Storehouse, a free app currently exclusive to iPad that launched last week, is looking to democratise that process, joining platforms with similar endeavours such as ScrollKit and Shorthand, which is yet to be launched as a public tool.

"A lot of the more long-form creation tools are really designed for people that are really technical in nature," says Mark Kawano, chief-executive and founder of Storehouse, told Journalism.co.uk.

"So they either know how to code or they need to be really well versed in graphic design and know how all the page layout programs work, those storytelling platforms that utilise multiple photos or videos. That was a big bottleneck."

With Storehouse he aims to make the process of visual storytelling more intuitive to those who may not have any technical training but have the content and media that can be used to tell stories.

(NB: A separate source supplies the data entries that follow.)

[src/rtl/msx_storage_consts.svh]
// Width, cassette download index and SD activity hold constants
`ifndef MSX_STORAGE_CONSTS_SVH
`define MSX_STORAGE_CONSTS_SVH

// ==========================================================================
// Host download and image mount widths
// ==========================================================================
`define IMG_SIZE_W        64
`define IOCTL_INDEX_W     16

// ==========================================================================
// Cassette file download
// ==========================================================================
// Only the low index bits identify the file slot
`define CAS_INDEX_BITS    6
`define CAS_IOCTL_INDEX   5

// ==========================================================================
// SD activity detection
// ==========================================================================
// Quiet cycles before the disk LED goes dark
`define SD_ACT_HOLD       4096
// Counter must reach SD_ACT_HOLD itself
`define SD_ACT_CNT_W      13

`endif

[src/rtl/msx_storage_pkg.sv]
// Storage vector typedefs, disk LED control word and tape state enum
`include "msx_storage_consts.svh"

package msx_storage_pkg;

   // ========================================================================
   // Vectors with a meaning
   // ========================================================================

   // Byte size of a mounted virtual card image
   typedef logic [`IMG_SIZE_W-1:0] img_size_t;

   // File slot of a host download
   typedef logic [`IOCTL_INDEX_W-1:0] ioctl_index_t;

   // Quiet cycle counter of the activity monitor
   typedef logic [`SD_ACT_CNT_W-1:0] act_count_t;

   // Disk LED word
   // bit 1 set gives the core sole control, bit 0 is the LED state
   typedef logic [1:0] led_disk_t;

   // ========================================================================
   // Cassette control
   // ========================================================================

   typedef enum logic [1:0] {
      TAPE_EMPTY,
      TAPE_LOADING,
      TAPE_READY
   } tape_state_t;

endpackage

[src/rtl/spi_bus_if.sv]
// SPI link interface with master, slave and monitor modports
`timescale 1ns/1ps

interface spi_bus_if;

   // Master to slave
   logic sck;
   logic mosi;
   logic ss;
   // High while the master wants the bus
   logic enable;

   // Slave to master
   logic miso;

   modport master (
      output sck,
      output mosi,
      output ss,
      output enable,
      input  miso
   );

   modport slave (
      input  sck,
      input  mosi,
      input  ss,
      input  enable,
      output miso
   );

   // Passive tap on the data lines only
   modport monitor (
      input mosi,
      input miso
   );

endinterface

[src/rtl/sd_source_select.sv]
// SPI master selection and virtual card mount register
`timescale 1ns/1ps

module sd_source_select (
   input  logic                       clock_bus,
   input  logic                       rst,
   spi_bus_if.slave                   ese,
   spi_bus_if.slave                   megasd,
   spi_bus_if.master                  merged,
   input  logic                       img_mounted,
   input  msx_storage_pkg::img_size_t img_size,
   output logic                       vsd_sel
);

   // =======================================================================
   // Master merge
   // =======================================================================

   // Expansion slot master wins whenever it raises enable
   assign merged.sck  = ese.enable ? ese.sck  : megasd.sck;
   assign merged.mosi = ese.enable ? ese.mosi : megasd.mosi;

   // MegaSD has no select line of its own, card stays selected (low)
   assign merged.ss   = ese.enable ? ese.ss : 1'b0;

   // Owner flag of the merged bus
   assign merged.enable = ese.enable;

   // Both masters see the card reply
   assign ese.miso    = merged.miso;
   assign megasd.miso = merged.miso;

   // =======================================================================
   // Virtual card mount
   // =======================================================================

   // Non-zero image picks the virtual card, empty mount returns to socket
   always_ff @(posedge clock_bus) begin
      if (rst) begin
         vsd_sel <= 1'b0;
      end else if (img_mounted) begin
         vsd_sel <= |img_size;
      end
   end

endmodule

[src/rtl/sd_activity_monitor.sv]
// SD data line toggle detector with activity hold counter
`timescale 1ns/1ps
`include "msx_storage_consts.svh"

module sd_activity_monitor (
   input  logic       clock_bus,
   input  logic       rst,
   spi_bus_if.monitor bus,
   output logic       sd_act
);

   localparam msx_storage_pkg::act_count_t HOLD_COUNT =
      msx_storage_pkg::act_count_t'(`SD_ACT_HOLD);

   logic                        old_mosi;
   logic                        old_miso;
   logic                        toggle;
   msx_storage_pkg::act_count_t quiet_count;

   // Previous line levels
   always_ff @(posedge clock_bus) begin
      old_mosi <= bus.mosi;
      old_miso <= bus.miso;
   end

   assign toggle = (old_mosi ^ bus.mosi) | (old_miso ^ bus.miso);

   // Counter saturates at the hold value, any edge restarts it
   always_ff @(posedge clock_bus) begin
      if (rst) begin
         quiet_count <= HOLD_COUNT;
         sd_act      <= 1'b0;
      end else begin
         sd_act <= quiet_count < HOLD_COUNT;
         if (toggle) begin
            quiet_count <= '0;
         end else if (quiet_count < HOLD_COUNT) begin
            quiet_count <= quiet_count + 1'b1;
         end
      end
   end

endmodule

[src/rtl/tape_control.sv]
// Cassette download tracking FSM with play, rewind and enable outputs
`timescale 1ns/1ps
`include "msx_storage_consts.svh"

module tape_control (
   input  logic                          clock_bus,
   input  logic                          rst,
   input  logic                          ioctl_download,
   input  msx_storage_pkg::ioctl_index_t ioctl_index,
   input  logic                          tape_rewind_req,
   input  logic                          cas_motor,
   output logic                          tape_play,
   output logic                          tape_rewind,
   output logic                          tape_enable
);

   msx_storage_pkg::tape_state_t state;
   msx_storage_pkg::tape_state_t state_next;
   logic                         cas_download;

   // Cassette file is identified by the low index bits only
   assign cas_download = ioctl_download &&
      (ioctl_index[`CAS_INDEX_BITS-1:0] == `CAS_INDEX_BITS'(`CAS_IOCTL_INDEX));

   always_comb begin
      state_next = state;
      case (state)
         msx_storage_pkg::TAPE_EMPTY: begin
            if (cas_download) state_next = msx_storage_pkg::TAPE_LOADING;
         end
         msx_storage_pkg::TAPE_LOADING: begin
            if (!cas_download) state_next = msx_storage_pkg::TAPE_READY;
         end
         msx_storage_pkg::TAPE_READY: begin
            // New file replaces the loaded one
            if (cas_download) state_next = msx_storage_pkg::TAPE_LOADING;
         end
         default: begin
            state_next = msx_storage_pkg::TAPE_EMPTY;
         end
      endcase
   end

   // Outputs decode the next state so they land with the state change
   always_ff @(posedge clock_bus) begin
      if (rst) begin
         state       <= msx_storage_pkg::TAPE_EMPTY;
         tape_play   <= 1'b0;
         tape_rewind <= 1'b0;
         tape_enable <= 1'b0;
      end else begin
         state       <= state_next;
         tape_rewind <= tape_rewind_req | (state_next == msx_storage_pkg::TAPE_LOADING);
         tape_enable <= state_next == msx_storage_pkg::TAPE_READY;
         // Motor relay on stops the player
         tape_play   <= (state_next == msx_storage_pkg::TAPE_READY) & ~cas_motor;
      end
   end

endmodule

[src/rtl/sd_port_mux.sv]
// Physical and virtual SD card pin steering, MISO return and LED drive
`timescale 1ns/1ps

module sd_port_mux (
   spi_bus_if.slave                   bus,
   input  logic                       vsd_sel,
   input  logic                       sd_act,
   output logic                       sd_sck,
   output logic                       sd_mosi,
   output logic                       sd_cs,
   input  logic                       sd_miso,
   output logic                       vsd_sck,
   output logic                       vsd_mosi,
   output logic                       vsd_ss,
   input  logic                       vsd_miso,
   output logic                       led_user,
   output msx_storage_pkg::led_disk_t led_disk
);

   // =======================================================================
   // Physical socket
   // =======================================================================

   // Socket is deselected and quiet while the image is in use
   assign sd_cs   = vsd_sel | bus.ss;
   assign sd_sck  = bus.sck  & ~vsd_sel;
   assign sd_mosi = bus.mosi & ~vsd_sel;

   // =======================================================================
   // Virtual card
   // =======================================================================

   assign vsd_sck  = bus.sck;
   assign vsd_mosi = bus.mosi;
   // Held deselected unless the image is mounted
   assign vsd_ss   = ~vsd_sel | bus.ss;

   // Reply from whichever card is active
   assign bus.miso = vsd_sel ? vsd_miso : sd_miso;

   // =======================================================================
   // LEDs
   // =======================================================================

   // User LED shows image traffic, disk LED shows socket traffic
   assign led_user = vsd_sel & sd_act;
   assign led_disk = {1'b1, ~vsd_sel & sd_act};

endmodule

[src/rtl/msx_storage_top.sv]
// Storage and cassette control top level with SPI bus wiring
`timescale 1ns/1ps

module msx_storage_top (
   input  logic                          clock_bus,
   input  logic                          rst,

   // Expansion slot SPI master
   input  logic                          ese_sck,
   input  logic                          ese_mosi,
   input  logic                          ese_ss,
   input  logic                          ese_enable,
   output logic                          ese_miso,

   // Built-in MegaSD SPI master
   input  logic                          megasd_sck,
   input  logic                          megasd_mosi,
   output logic                          megasd_miso,

   // Image mount from the host
   input  logic                          img_mounted,
   input  msx_storage_pkg::img_size_t    img_size,

   // Physical card socket
   output logic                          sd_sck,
   output logic                          sd_mosi,
   output logic                          sd_cs,
   input  logic                          sd_miso,

   // Virtual card
   output logic                          vsd_sck,
   output logic                          vsd_mosi,
   output logic                          vsd_ss,
   input  logic                          vsd_miso,

   output logic                          led_user,
   output msx_storage_pkg::led_disk_t    led_disk,

   // Cassette
   input  logic                          ioctl_download,
   input  msx_storage_pkg::ioctl_index_t ioctl_index,
   input  logic                          tape_rewind_req,
   input  logic                          cas_motor,
   output logic                          tape_play,
   output logic                          tape_rewind,
   output logic                          tape_enable
);

   logic vsd_sel;
   logic sd_act;

   spi_bus_if ese_bus();
   spi_bus_if megasd_bus();
   spi_bus_if merged_bus();

   // ======================================================================
   // Master buses from the pins
   // ======================================================================

   assign ese_bus.sck    = ese_sck;
   assign ese_bus.mosi   = ese_mosi;
   assign ese_bus.ss     = ese_ss;
   assign ese_bus.enable = ese_enable;
   assign ese_miso       = ese_bus.miso;

   // MegaSD only has clock and data
   assign megasd_bus.sck  = megasd_sck;
   assign megasd_bus.mosi = megasd_mosi;
   assign megasd_miso     = megasd_bus.miso;

   // ======================================================================
   // SD path
   // ======================================================================

   sd_source_select u_source_select (
      .clock_bus   (clock_bus),
      .rst         (rst),
      .ese         (ese_bus),
      .megasd      (megasd_bus),
      .merged      (merged_bus),
      .img_mounted (img_mounted),
      .img_size    (img_size),
      .vsd_sel     (vsd_sel)
   );

   sd_activity_monitor u_activity (
      .clock_bus (clock_bus),
      .rst       (rst),
      .bus       (merged_bus),
      .sd_act    (sd_act)
   );

   sd_port_mux u_port_mux (
      .bus      (merged_bus),
      .vsd_sel  (vsd_sel),
      .sd_act   (sd_act),
      .sd_sck   (sd_sck),
      .sd_mosi  (sd_mosi),
      .sd_cs    (sd_cs),
      .sd_miso  (sd_miso),
      .vsd_sck  (vsd_sck),
      .vsd_mosi (vsd_mosi),
      .vsd_ss   (vsd_ss),
      .vsd_miso (vsd_miso),
      .led_user (led_user),
      .led_disk (led_disk)
   );

   // ======================================================================
   // Cassette
   // ======================================================================

   tape_control u_tape (
      .clock_bus       (clock_bus),
      .rst             (rst),
      .ioctl_download  (ioctl_download),
      .ioctl_index     (ioctl_index),
      .tape_rewind_req (tape_rewind_req),
      .cas_motor       (cas_motor),
      .tape_play       (tape_play),
      .tape_rewind     (tape_rewind),
      .tape_enable     (tape_enable)
   );

endmodule

[config.mk]
export PLATFORM = sky130hd
export DESIGN_NAME = msx_storage_top
export DESIGN_NICKNAME = d
export VERILOG_FILES = /design/src/rtl/msx_storage_pkg.sv /design/src/rtl/spi_bus_if.sv /design/src/rtl/sd_source_select.sv /design/src/rtl/sd_activity_monitor.sv /design/src/rtl/tape_control.sv /design/src/rtl/sd_port_mux.sv /design/src/rtl/msx_storage_top.sv
export VERILOG_INCLUDE_DIRS = /design/src /design/src/rtl
export SDC_FILE = /design/constraint.sdc
export NUM_CORES = 1
export LEC_CHECK = 0
export BUFFER_PORTS_ARGS = -buffer_cell sky130_fd_sc_hd__buf_2
export CAP_MARGIN = 20
export CORE_ASPECT_RATIO = 0.75
export CORE_UTILIZATION = 30
export DETAILED_ROUTE_END_ITERATION = 6
export PLACE_DENSITY = 0.69
export RECOVER_POWER = 100
export SETUP_SLACK_MARGIN = 0.3
export SLEW_MARGIN = 20
export SYNTH_ARGS = -nofsm -noshare
export SYNTH_HDL_FRONTEND = slang
export SYNTH_SLANG_ARGS = --single-unit
[constraint.sdc]
create_clock -name clock_bus -period 2.2 [get_ports clock_bus]
set_input_delay 0.11 -clock clock_bus [delete_from_list [all_inputs] [get_ports clock_bus]]
set_output_delay 0.11 -clock clock_bus [all_outputs]
set_load 0.005 [all_outputs]
==> After elaboration in Yosys (flattened, before gate mapping) <==
Index checks and enable logic that the tools add are counted.
{ "totals": {"register_bits": 22, "inputBits": 94, "out_inout_bits": 14, "elab_cells": 45} }
{ "classes": {"add_sub_neg": 1, "magnitude_cmp": 1, "eq_ne": 5, "n_mux": 9, "bitwise": 13, "reduce_logical": 6} }
{ "op_table": {"columns": ["cell", "n"], "rows": [
  ["OR reduction 64 bit", 1],
  ["two-way mux 13 bit", 2],
  ["adder 13 x 1 -> 13 bit (second input constant)", 1],
  ["< comparator 13 bit (second input constant)", 1],
  ["== test 6 x 3 -> 1 bit (second input constant)", 1],
  ["bitwise AND 1 bit", 5],
  ["== test 2 x 1 -> 1 bit (second input constant)", 2],
  ["== test 2 bit (second input constant)", 2],
  ["two-way mux 1 bit", 4],
  ["two-way mux 2 bit", 2],
  ["OR 1 bit", 4],
  ["case mux 2 bit (2 select lines)", 1],
  ["OR reduction 2 bit", 2],
  ["zero test 2 bit", 1],
  ["NOT 1 bit", 2],
  ["nonzero test 2 bit", 1],
  ["XOR 1 bit", 2],
  ["logical AND 1 bit", 1]
]} }

==> Logic depth before layout (Yosys ltp) <==
Gate-level depths: netlist of the first run.
{ "logic_depth": {"depth_word": 6, "ltp_mapped": 5, "ltp_nobuf": 5} }

==> Cells and area by module <==
Synthesis of the first run repeated with hierarchy kept, for this count alone.
{ "hier_totals": {"hier_cells": 130, "area_unflattened_um2": 1193.6} }
{ "modules_own_cells": {"columns": ["module", "n_inst", "cells_per_inst", "area_per_inst_um2", "seq_area_each_um2"], "rows": [
  ["sd_activity_monitor", 1, 70, 673.1, 320.3],
  ["sd_source_select", 1, 32, 241.5, 20.0],
  ["tape_control", 1, 16, 187.7, 100.1],
  ["sd_port_mux", 1, 11, 87.6, 0.0],
  ["msx_storage_top", 1, 1, 3.8, 0.0]
]} }

==> Worst setup path before layout of the first run <==
OpenSTA, ideal clock, no wires.
{ "synth_path": {"path_type": "reg2reg", "from": "reg u_source_select.vsd_sel", "to": "reg u_activity.quiet_count[1]", "setup_time_ps": 64, "t_arrival_ps": 1435, "t_required_ps": 2136, "setup_slack_ps": 701, "path_stages_with_launch": 6, "n_path_buf": 1, "synth_period_minus_slack_ps": 1499, "cell_sequence": "dfxtp_1 -> mux2_4 -> xor2_1 -> or3_4 -> buf_6 -> nor2_1"} }
{ "synth_between": {"elab_chain_cells": 4} }
{ "synth_rtl": {"columns": ["item", "line_no", "text"], "rows": [
  ["from (decl)", "sd_source_select.sv:12", "output logic vsd_sel"],
  ["from (signal assigned)", "sd_source_select.sv:42", "vsd_sel <= |img_size;"],
  ["two-way mux 1 bit", "sd_port_mux.sv:39", "assign bus.miso = vsd_sel ? vsd_miso : sd_miso;"],
  ["via ese_miso", "msx_storage_top.sv:13", "output logic ese_miso,"],
  ["XOR 1 bit", "sd_activity_monitor.sv:26", "assign toggle = (old_mosi ^ bus.mosi) | (old_miso ^ bus.miso);"],
  ["OR 1 bit", "sd_activity_monitor.sv:26", null],
  ["OR reduction 2 bit (no line)", null, null],
  ["to (signal assigned)", "sd_activity_monitor.sv:38", "quiet_count <= quiet_count + 1'b1;"],
  ["to (decl)", "sd_activity_monitor.sv:18", "msx_storage_pkg::act_count_t quiet_count;"]
]} }
The timed path passes the listed nets, and every way through them passes these cells.
A chain may end at the register's enable or synchronous reset.

==> Worst setup path in the final report of the first run <==
{ "layout_path": {"from": "reg u_source_select.vsd_sel", "to": "reg u_activity.quiet_count[12]"} }
{ "layout_between": {"elab_chain_cells": 4, "elab_cells_between_ends": 5, "classes_between": "mux: 2; bitwise: 2; reduce/logical: 1"} }
{ "layout_rtl": {"columns": ["item", "line_no"], "rows": [
  ["two-way mux 1 bit (*)", "sd_port_mux.sv:39"],
  ["XOR 1 bit (*)", "sd_activity_monitor.sv:26"],
  ["OR 1 bit (*)", "sd_activity_monitor.sv:26"],
  ["two-way mux 13 bit or nonzero test 2 bit (tied branches)", null]
]} }
Mark *: on every way between the ends. The rest lies on a longest branch, timed or not.

==> results of run 1 <==
==> synth_stat cells (2+ instances only) <==
master    count  area [um2]
inv_1         4        15.0
nor2b_1       2        12.5
nor4_1       17         106
dfxtp_1      22         440
nor3_1        5        25.0
xnor2_1      10        87.6
nand3_1       5        25.0
nand4_1       5        31.3
buf_4         2        15.0
and2b_1       2        15.0
nor2_1       20        75.1
xor2_1        4        35.0
a311oi_1      2        17.5
nand2_1       5        18.8
==> worst max-delay path: stages (launching register included) <==
cell	delay, ps
dfxtp_1	480
mux2_1	420
xor2_1	150
or3_1	510
o21bai_1	200
==> state kept, by name (all words and copies together) (netlist names) <==
signal                   cells
u_activity.old_miso          1
u_tape.tape_play             1
u_activity.sd_act            1
u_activity.quiet_count      13
u_source_select.vsd_sel      1
u_tape.tape_enable           1
u_activity.old_mosi          1
u_tape.tape_rewind           1
u_tape.state                 2
==> metal layers <==
metal | global-route usage (%) | up-vias | part of all wire, %
met3 | 4.24 | 0 | 4.5
li1 | - | 641 | -
met1 | 20.0 | 487 | 49
met5 | 0 | - | 0
met2 | 27.5 | 35 | 47
met4 | 3.59 | 0 | 0
==> cell type report <==
type | count | area [um2]
Timing Repair Buffer | 97 | 477
Fill cell | 371 | 1730
Inverter | 4 | 15.0
Clock inverter | 1 | 30.0
Tap cell | 40 | 50.0
Clock buffer | 3 | 41.3
Sequential cell | 22 | 440
Multi-Input combinational cell | 95 | 598
==> metrics by stage <==
| step | setup slack, ps | hold WS, ps | area [um2] | std cells |
|---|---|---|---|---|
| final | 375 | 59.6 | 1650 | 262 |
| after global routing | 272 | 63.3 | 1650 | 262 |
| after CTS | 575 | 49.4 | 1680 | 262 |
| after detailed placement | 595 | 268 | 1600 | 257 |
| after global placement | 623 | 267 | 1600 | 257 |
| after floorplan | 701 | 177 | 1100 | 125 |
==> logic make-up (layout without fill, tap and decap cells) <==
logic type / count (synthesis) / after routing / share of synthesized area (%)
and+or+nand+nor: 70 / 70 / 35.0
DFF: 22 / 22 / 40.2
xor gates and xnor gates: 14 / 14 / 11.2
buffers and inverters: 8 / 105 / 4.11
AOI/OAI and AO/OA: 5 / 5 / 3.43
muxes: 4 / 4 / 4.57
adders and majority gates: 1 / 1 / 1.14
other: 1 / 1 / 0.342
==> worst paths after layout <==
kind	startpoint	to	slack, ps
worst min register to register	u_activity.quiet_count[5]	u_activity.quiet_count[5]	520
worst min-delay path	ioctl_download	u_tape.tape_enable	60
worst max register to register	u_source_select.vsd_sel	u_activity.quiet_count[12]	370
worst max-delay path	u_source_select.vsd_sel	u_activity.quiet_count[12]	370
==> what timing repair did <==
item                      4_1_cts  5_1_grt
hold buffers                    1        0
gates resized for setup         0        0
hold endpoints to repair        1        0
==> report_power, final <==
part           switching (mW)  total [mW]  internal (mW)
registers             0.00933       0.417          0.407
logic                  0.0537       0.133         0.0797
clock network           0.134       0.377          0.243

Users can link their Flickr, Instagram and DropBox accounts, as well as any iCloud or camera roll media, to import photos or video into a story. Videos are limited to 30 seconds and play on a constant loop, like a Vine or GIF file with audio, while each article can hold up to 50 media objects.

Stockhouse CMS
Screenshot of the Storehouse CMS on iPad

From there, images can be moved around, pinched, cropped and placed to tell the story in a "true WYSIWYG [what you see is what you get] editing sense", said Kawano – an ex-Adobe and Apple product designer involved in developing products for Photoshop and Apple's iPhoto, among others – before users publish publicly.

"We use the metaphor that it's a lot closer to just pouring out a box of photos onto a table and rearranging them that way," he said, "than it is the traditional desktop creation workflow where you always have an idea of what's in your head and trying to make the software do that rather than a more physical process."

Some examples of stories created so far include a snapshot into the gay community of the Democratic Republic of Congo by Czech photojournalist Jana Asenbrennerova; "Travels in the Scottish Hebrides" by the National Geographic's Jim Richardson; a recipe for gravlax by Lauren Jong; and many other stories, accounts and galleries by professionals and amateurs.

The similarities with the ongoing trend of visually immersive stories from news organisations is not lost on Kawano, and although he said the project started around a year ago – "when a lot of these projects were coming" – the thinking behind the project was more conceptual in terms of a "lean-back or interactive" experience, rather than derivative of any particular project.

Stockhouse Jana Asenbrennerova Congo
Screenshot from "Living Unnoticed: Democratic Republic of Congo" by Jana Asenbrennerova on Storehouse

"It's very different from that once a week piece [from news outlets] or something that you see every so often on the internet," he said. "This needed to be pretty conservative when it comes to parallax or animation because we wanted to have the user focus on content not necessarily those interactive elements."

In this sense he sees Storehouse as a "very clean consumption experience" that is accessible to readers who may be "looking at hundreds or maybe thousands" of these media-rich articles around the web.

At present all Storehouse stories are published publicly to the in-app gallery or a Storehouse URL, leading to "a lot of different requests" from news organisations, universities and commercial companies around the world looking to use the platform internally.

"Right now our focus is this more public tool where everything that gets published is available live," he said, adding that a business model is currently not the focus. "We have a lot of stuff planned in the future and we're learning about that but we knew that from the get-go we wanted to make sure that this was available to anybody that wanted to publish.

"We didn't want to perpetuate the old model where really high quality distribution and creation tools were just in the hand of specific organisations or companies. We wanted it to be available to any individual person as well."